The scope of the claims

 1. An oxide passivation film with a thickness of 5 nm or more and a Cr ZF e (atomic ratio: the same applies hereinafter) of 1 or more on the surface of stainless steel with a grain size number of 6 or more. Having stainless steel.

 2. The stainless steel having the oxidation passivation film according to claim 1, wherein the grain size number is 8 or more.

 3.Stainless steel having an oxide passivation film with a thickness of 5 nm or more and a CrZFe of 1 or more on the outermost surface on the surface of stainless steel having a strain amount of 0.2% or more. steel.

 4. Stainless steel is electropolished, then baking is performed in an inert gas to remove moisture from the surface of the stainless steel, and then the hydrogen gas or a mixed gas of hydrogen and an inert gas is removed.

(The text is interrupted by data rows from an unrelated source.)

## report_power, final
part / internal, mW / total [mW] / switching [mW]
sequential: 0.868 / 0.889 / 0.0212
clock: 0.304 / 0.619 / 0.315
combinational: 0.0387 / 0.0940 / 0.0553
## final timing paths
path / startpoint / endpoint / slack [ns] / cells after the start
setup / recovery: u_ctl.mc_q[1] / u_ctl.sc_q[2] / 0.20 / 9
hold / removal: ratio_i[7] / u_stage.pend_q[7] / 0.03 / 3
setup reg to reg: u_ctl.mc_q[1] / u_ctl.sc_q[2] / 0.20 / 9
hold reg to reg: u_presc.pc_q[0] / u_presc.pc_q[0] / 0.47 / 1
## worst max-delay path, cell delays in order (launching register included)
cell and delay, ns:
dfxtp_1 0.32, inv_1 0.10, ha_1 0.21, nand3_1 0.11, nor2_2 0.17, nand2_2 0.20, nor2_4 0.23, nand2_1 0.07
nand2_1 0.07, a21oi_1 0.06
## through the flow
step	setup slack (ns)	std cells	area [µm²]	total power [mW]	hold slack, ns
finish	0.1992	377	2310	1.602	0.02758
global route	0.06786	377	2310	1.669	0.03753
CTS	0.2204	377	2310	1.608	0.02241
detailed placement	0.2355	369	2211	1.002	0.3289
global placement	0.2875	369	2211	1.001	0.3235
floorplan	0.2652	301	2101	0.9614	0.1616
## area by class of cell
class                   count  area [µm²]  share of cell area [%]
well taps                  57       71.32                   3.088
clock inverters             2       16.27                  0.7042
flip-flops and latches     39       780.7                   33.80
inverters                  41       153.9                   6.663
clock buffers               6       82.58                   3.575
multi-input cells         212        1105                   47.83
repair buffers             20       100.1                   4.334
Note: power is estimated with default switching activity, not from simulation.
File: config.mk
export PLATFORM = sky130hd
export DESIGN_NAME = hb_write_seq
export DESIGN_NICKNAME = d
export VERILOG_FILES = /design/src/rtl/hb_write_seq.sv
export SDC_FILE = /design/constraint.sdc
export NUM_CORES = 1
export LEC_CHECK = 0
export BUFFER_PORTS_ARGS = -buffer_cell sky130_fd_sc_hd__buf_2
export CAP_MARGIN = 40
export CORE_ASPECT_RATIO = 0.7
export CORE_MARGIN = 4
export CORE_UTILIZATION = 30
export DETAILED_ROUTE_END_ITERATION = 16
export SYNTH_ARGS = -nofsm -noshare
export SYNTH_HDL_FRONTEND = slang
export SYNTH_SLANG_ARGS = --single-unit
File: constraint.sdc
create_clock -name clk -period 3.7 [get_ports clk]
set_clock_uncertainty 0.1 [all_clocks]
set_input_delay 0.74 -clock clk [delete_from_list [all_inputs] [get_ports clk]]
set_output_delay 0.74 -clock clk [all_outputs]
set_load 0.1 [all_outputs]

An acid containing chromium oxide as a main component, wherein heat treatment is performed at a temperature of 300 ° C. to 600 ° C. in a gas atmosphere containing less than 4 ppm of oxygen or less than 500 ppb of moisture. A method for forming a passivated film.

 5. The method for forming an oxide passivation film according to claim 4, wherein a stainless steel having a crystal grain size of 6 or more is used.

 6. The method for forming an oxide passivation film according to claim 5, wherein a stainless steel having a crystal grain size of 8 or more is used.

 7. The method for forming an oxide passivation film according to claim 6, wherein a cold working with a surface reduction rate of 2% or more is performed before the electrolytic polishing.

 8. The method for forming an oxide passivation film according to claim 4, wherein a stainless steel having an oxygen content of several ppm or less is used.

 9. Composite electrolytic polishing of stainless steel, followed by baking in an inert gas to remove moisture from the surface of the stainless steel, and then in hydrogen gas or a mixed gas of hydrogen and inert gas An acid containing chromium oxide as a main component, which is heat-treated at a temperature of 300 ° C. to 600 ° C. in a gas atmosphere containing less than 4 ppm of oxygen or less than 500 ppb of moisture. A method for forming a passivated film.

10. The method for forming an oxide passivation film according to claim 9, wherein the stainless steel has an oxygen content of several ppm or less.

1 1. Polish the stainless steel with fluid abrasive grains, then remove the moisture from the surface of the stainless steel by baking in an inert gas, and then remove the hydrogen gas or hydrogen and inert gas. Oxidation based on chromium oxide, characterized by heat treatment at a temperature of 300 ° C to 600 ° C in a gas atmosphere containing less than 4 ppm of oxygen or less than 500 ppb of moisture in a mixed gas A method of forming a passivation film.

 12. The method for forming an oxide passivation film according to claim 11, wherein a stainless steel having an oxygen content of several ppm or less is used.